Hintergrund des Tests sind Bedenken zur Nachhaltigkeit der aktuellen Sicherheitsmaßnahmen. Derzeit unterstützen rund 400 voll ausgebildete Beamte das Personal in politischen Institutionen und diplomatischen Vertretungen – eine Belastung, die Polizeipresidentin Barbara Slowik Meisel als 'nicht mehr tragbar' bezeichnet hat. Die KI soll diese Last verringern, indem sie Kamerabilder nach verdächtigem Verhalten analysiert und automatisierte Warnmeldungen versendet.

Der Fokus liegt auf der Erkennung ungewöhnlicher Muster in der Nähe von Regierungsgebäuden und Legislativbüros. Sämtliche erhobenen Daten werden anonymisiert, ohne Speicherung biometrischer Merkmale oder persönlicher Identitäten.

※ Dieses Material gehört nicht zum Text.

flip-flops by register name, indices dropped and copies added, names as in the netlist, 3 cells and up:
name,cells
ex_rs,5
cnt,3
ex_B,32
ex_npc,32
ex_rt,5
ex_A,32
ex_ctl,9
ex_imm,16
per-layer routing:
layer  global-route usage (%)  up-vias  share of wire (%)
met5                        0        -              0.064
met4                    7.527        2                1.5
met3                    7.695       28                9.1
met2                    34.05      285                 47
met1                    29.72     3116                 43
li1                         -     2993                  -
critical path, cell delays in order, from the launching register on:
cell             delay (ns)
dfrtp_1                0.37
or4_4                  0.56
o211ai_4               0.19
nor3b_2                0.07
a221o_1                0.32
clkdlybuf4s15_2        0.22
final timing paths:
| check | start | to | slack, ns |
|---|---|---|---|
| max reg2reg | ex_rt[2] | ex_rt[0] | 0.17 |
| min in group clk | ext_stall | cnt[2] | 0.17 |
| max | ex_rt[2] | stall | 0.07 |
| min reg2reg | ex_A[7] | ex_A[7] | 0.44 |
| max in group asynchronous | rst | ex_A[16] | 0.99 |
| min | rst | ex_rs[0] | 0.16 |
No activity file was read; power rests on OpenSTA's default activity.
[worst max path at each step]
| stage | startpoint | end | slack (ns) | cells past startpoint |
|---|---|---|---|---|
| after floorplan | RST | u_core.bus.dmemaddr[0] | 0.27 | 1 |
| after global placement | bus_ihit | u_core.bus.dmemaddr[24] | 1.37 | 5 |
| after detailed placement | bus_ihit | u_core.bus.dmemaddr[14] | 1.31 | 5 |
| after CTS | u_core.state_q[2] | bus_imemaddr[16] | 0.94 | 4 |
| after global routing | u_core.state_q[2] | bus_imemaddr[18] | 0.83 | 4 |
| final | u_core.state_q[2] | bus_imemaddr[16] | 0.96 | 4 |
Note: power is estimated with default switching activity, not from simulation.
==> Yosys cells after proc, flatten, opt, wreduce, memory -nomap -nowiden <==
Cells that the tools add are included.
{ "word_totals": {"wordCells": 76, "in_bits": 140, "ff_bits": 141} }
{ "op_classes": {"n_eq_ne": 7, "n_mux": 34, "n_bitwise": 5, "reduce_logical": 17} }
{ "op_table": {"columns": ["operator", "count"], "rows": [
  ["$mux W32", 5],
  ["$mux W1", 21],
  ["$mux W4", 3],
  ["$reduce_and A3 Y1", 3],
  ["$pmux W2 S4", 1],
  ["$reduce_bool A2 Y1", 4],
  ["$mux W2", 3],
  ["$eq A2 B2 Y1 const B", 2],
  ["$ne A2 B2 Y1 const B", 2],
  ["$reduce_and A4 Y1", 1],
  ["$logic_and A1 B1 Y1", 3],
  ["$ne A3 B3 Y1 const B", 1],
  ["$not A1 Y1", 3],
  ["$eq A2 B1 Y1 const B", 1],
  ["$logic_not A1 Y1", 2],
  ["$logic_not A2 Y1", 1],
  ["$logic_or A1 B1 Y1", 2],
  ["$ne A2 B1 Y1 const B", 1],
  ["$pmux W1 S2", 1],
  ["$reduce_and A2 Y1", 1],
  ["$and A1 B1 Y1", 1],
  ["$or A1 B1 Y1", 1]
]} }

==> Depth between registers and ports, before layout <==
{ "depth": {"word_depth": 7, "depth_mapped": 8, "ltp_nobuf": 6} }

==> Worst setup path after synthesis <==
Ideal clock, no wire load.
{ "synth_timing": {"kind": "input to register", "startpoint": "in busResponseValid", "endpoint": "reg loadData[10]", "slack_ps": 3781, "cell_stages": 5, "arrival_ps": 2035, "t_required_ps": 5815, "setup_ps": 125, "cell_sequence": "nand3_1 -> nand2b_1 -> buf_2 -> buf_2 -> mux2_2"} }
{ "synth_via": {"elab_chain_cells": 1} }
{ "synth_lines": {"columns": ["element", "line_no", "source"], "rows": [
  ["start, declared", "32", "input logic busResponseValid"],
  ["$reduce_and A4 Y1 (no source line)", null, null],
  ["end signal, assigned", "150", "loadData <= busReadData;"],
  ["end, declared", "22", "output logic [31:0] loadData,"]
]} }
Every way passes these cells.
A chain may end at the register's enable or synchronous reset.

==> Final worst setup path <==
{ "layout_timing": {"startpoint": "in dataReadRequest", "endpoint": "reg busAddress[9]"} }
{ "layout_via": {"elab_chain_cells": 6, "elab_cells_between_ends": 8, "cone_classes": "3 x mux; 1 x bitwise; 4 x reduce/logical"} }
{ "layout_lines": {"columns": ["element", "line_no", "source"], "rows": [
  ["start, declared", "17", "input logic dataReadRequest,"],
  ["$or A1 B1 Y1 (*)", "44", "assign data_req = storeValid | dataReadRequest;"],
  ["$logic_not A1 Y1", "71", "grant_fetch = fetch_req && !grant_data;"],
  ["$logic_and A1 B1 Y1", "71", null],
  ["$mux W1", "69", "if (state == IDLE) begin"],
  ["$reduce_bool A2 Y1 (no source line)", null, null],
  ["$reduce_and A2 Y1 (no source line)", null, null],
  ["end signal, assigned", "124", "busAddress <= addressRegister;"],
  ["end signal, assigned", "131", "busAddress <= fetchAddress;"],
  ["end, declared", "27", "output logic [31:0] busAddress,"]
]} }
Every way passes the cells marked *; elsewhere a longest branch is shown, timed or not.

Die Verantwortlichen betonen, der Test stehe im Einklang mit dem geänderten Gesetz über die öffentliche Sicherheit und Ordnung, das den Einsatz von KI zum Schutz kritischer Infrastruktur erlaubt.

Kritik gibt es bereits am fehlenden öffentlichen Konsultationsprozess. Der Linken-Politiker Niklas Schrader verurteilte die Entscheidung, KI-Überwachung in der Nähe des Abgeordnetenhauses ohne parlamentarische Debatte zu testen. Er fordert eine formelle Behandlung des Themas im Parlament, bevor es weitergeht.

Rechtliche Vorgaben ergeben sich aus dem EU-KI-Gesetz, der DSGVO und den Berliner Datenschutzbestimmungen. Biometrische Identifizierung ist ausdrücklich verboten, zudem muss das System Transparenzanforderungen erfüllen, Risikobewertungen durchlaufen und der Aufsicht durch Datenschutzbehörden unterliegen. Experten warnen jedoch, dass verhaltensanalysierende KI zu Fehlalarmen und unzuverlässigen Ergebnissen führen kann.

Der Test soll zeigen, ob KI die Sicherheit erhöhen kann, ohne die Privatsphäre zu beeinträchtigen. Bei Erfolg könnte das System auf weitere Risikostandorte ausgeweitet werden. Bis dahin müssen die Behörden operative Erfordernisse mit rechtlicher Konformität und öffentlichem Vertrauen in Einklang bringen.